During training, all the model parameters starting from the patch embedding layer were allowed to be finetuned because, based on a few experiments conducted by freezing the initial layers, including some transformer encoder block layers of the ViT models, the validation and test accuracies were around a couple of percentage points lower than the accuracy values obtained by unfreezing all model parameters. Even though the model’s performance improved at 384 × 384 resolution, training at this resolution was computationally demanding and, hence, implemented in a TPU environment. Furthermore, the performance of the ViTs at the original input image resolution of 512 × 512 may be better, and this hypothesis could be investigated in a high-level computing environment. Furthermore, the cross-validated models from this study can be finetuned for use with other brain tumor datasets. In addition, in a future study, it could be interesting to investigate the ability of other vision transformer variants, such as swin vision transformers [45], data-efficient vision transformers [46], and transformer in transformer models [47], for the brain tumor classification from MRI. A python notebook with the specific code and the cross-validated ViT models pertaining to this study can be provided upon reasonable request.

Table 5.

Previous related work using figshare dataset and performance comparison in terms of overall accuracy on the test set. ViT: vision transformer.

Work	Method	Image Resolution	Training Data	Accuracy
J. Cheng [40]	GLCM-BoW	512 × 512	80%	91.28%
M.R. Ismael [48]	DWT-2D Gabor	512 × 512	70%	91.90%
A. Pashaei [49]	CNN-ELM	512 × 512	70%	93.68%
P. Afshar [50]	CapsuleNet	128 × 128	-	90.89%
S. Deepak [22]	CNN-SVM-kNN	224 × 224	80%	97.80%
O. Polat [19]	Transfer Learning	224 × 224	70%	99.02%
B. Ahmad [18]	GAN-VAEs	512 × 512	60%	96.25%
N.S. Shaik [25]	MANet	224 × 224	-	96.51%
Present study	Ensemble of ViTs	224 × 224	70%	97.71%
		384 × 384	70%	98.70%

5. Conclusions

The performance of the ensemble model at 384 × 384 resolution is on par or better than that of previous CNN models for the classification of brain tumors from MRI, achieving an overall test accuracy of 98.7% and a specificity of 99.4%. Using the same ensemble model, the test classification accuracy for gliomas is 100%. The developed framework is made available publicly here. Therefore, the computer-aided diagnosis of brain tumors from T1w CE MRI using an ensemble of finetuned ViT models can be an alternative to manual diagnoses, thereby reducing the burden on clinical radiologists.

Author Contributions

Conceptualization, S.T.; methodology, S.K.; software, S.A.C.B.; and validation, H.T.R. All authors have read and agreed to the published version of the manuscript.

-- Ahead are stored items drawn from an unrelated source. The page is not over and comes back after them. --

## src/rtl/core/wsf_pkg.sv

```systemverilog
`timescale 1ns / 1ps
// shared types and constants of the weighted 3x3 smoothing filter
// no dependencies; imported by wsf_div10 and weighted_3x3_smoothing_filter
package wsf_pkg;

	// configuration register map
	typedef enum logic [0:0] {
		CFG_GRID_COLUMNS = 1'b0,
		CFG_GRID_ROWS    = 1'b1
	} cfg_reg_t;

	localparam int CFG_DATA_W      = 16;
	localparam int GRID_COLUMNS_W  = 11;
	localparam int GRID_ROWS_W     = 16;
	localparam int GRID_COLUMNS_RST = 64;
	localparam int GRID_ROWS_RST   = 64;

	// smallest grid edge that still has an interior
	localparam int MIN_DIM = 3;

	// sum of the kernel weights: eight neighbours plus the doubled centre
	localparam int DIVISOR = 10;

endpackage

```

## src/rtl/core/wsf_div10.sv

```systemverilog
`timescale 1ns / 1ps
// two-stage divide by the kernel weight sum: reciprocal multiply, then one correction step
// depends on wsf_pkg for the divisor
module wsf_div10 #(
	parameter int SAMPLE_BITS = 8
) (
	input  logic                        clk,
	input  logic                        arst_n,
	input  logic                        in_valid,
	output logic                        in_ready,
	input  logic [SAMPLE_BITS+3:0]      in_sum,
	input  logic                        in_last,
	output logic                        out_valid,
	input  logic                        out_ready,
	output logic [SAMPLE_BITS-1:0]      out_quot,
	output logic                        out_last
);
	import wsf_pkg::*;

	localparam int SUM_W = SAMPLE_BITS + 4;
	localparam int SHIFT = SUM_W + 3;
	localparam int PROD_W = 2 * SUM_W;
	localparam int Q0_W = PROD_W - SHIFT;
	// floor of 2^SHIFT / divisor, so the first estimate is low by at most one
	localparam logic [SUM_W-1:0] RECIP = SUM_W'((64'd1 << SHIFT) / DIVISOR);

	logic                vld_s1;
	logic [PROD_W-1:0]   prod_s1;
	logic [SUM_W-1:0]    sum_s1;
	logic                last_s1;
	logic                vld_q;
	logic [SAMPLE_BITS-1:0] quot_q;
	logic                last_q;

	logic                out_free;
	logic                s1_free;
	logic [Q0_W-1:0]     q0;
	logic [SUM_W-1:0]    rem;
	logic [Q0_W-1:0]     q1;

	assign out_free = !vld_q || out_ready;
	assign s1_free  = !vld_s1 || out_free;
	assign in_ready = s1_free;

	assign q0  = prod_s1[PROD_W-1:SHIFT];
	assign rem = sum_s1 - SUM_W'(SUM_W'(q0) * SUM_W'(DIVISOR));
	assign q1  = q0 + Q0_W'(rem >= SUM_W'(DIVISOR));

	always_ff @(posedge clk or negedge arst_n) begin
		if (!arst_n) begin
			vld_s1 <= 1'b0;
			vld_q  <= 1'b0;
		end else begin
			if (s1_free) begin
				vld_s1 <= in_valid;
			end
			if (out_free) begin
				vld_q <= vld_s1;
			end
		end
	end

	always_ff @(posedge clk) begin
		if (s1_free && in_valid) begin
			prod_s1 <= PROD_W'(in_sum) * PROD_W'(RECIP);
			sum_s1  <= in_sum;
			last_s1 <= in_last;
		end
		if (out_free && vld_s1) begin
			quot_q <= q1[SAMPLE_BITS-1:0];
			last_q <= last_s1;
		end
	end

	assign out_valid = vld_q;
	assign out_quot  = quot_q;
	assign out_last  = last_q;

endmodule

```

Institutional Review Board Statement

This research study was conducted retrospectively using human subject data made available in open access by Figshare. Ethical approval was not required as confirmed by the license attached with the open access data.

Informed Consent Statement

This research study was conducted retrospectively using human subject data made available in open access by Figshare. Hence. written informed consent is not required.

Data Availability Statement

The data used in the study is publicly available from Figshare at brain tumor dataset.

Conflicts of Interest

The authors declare no conflict of interest.

Funding Statement

This research received no external funding.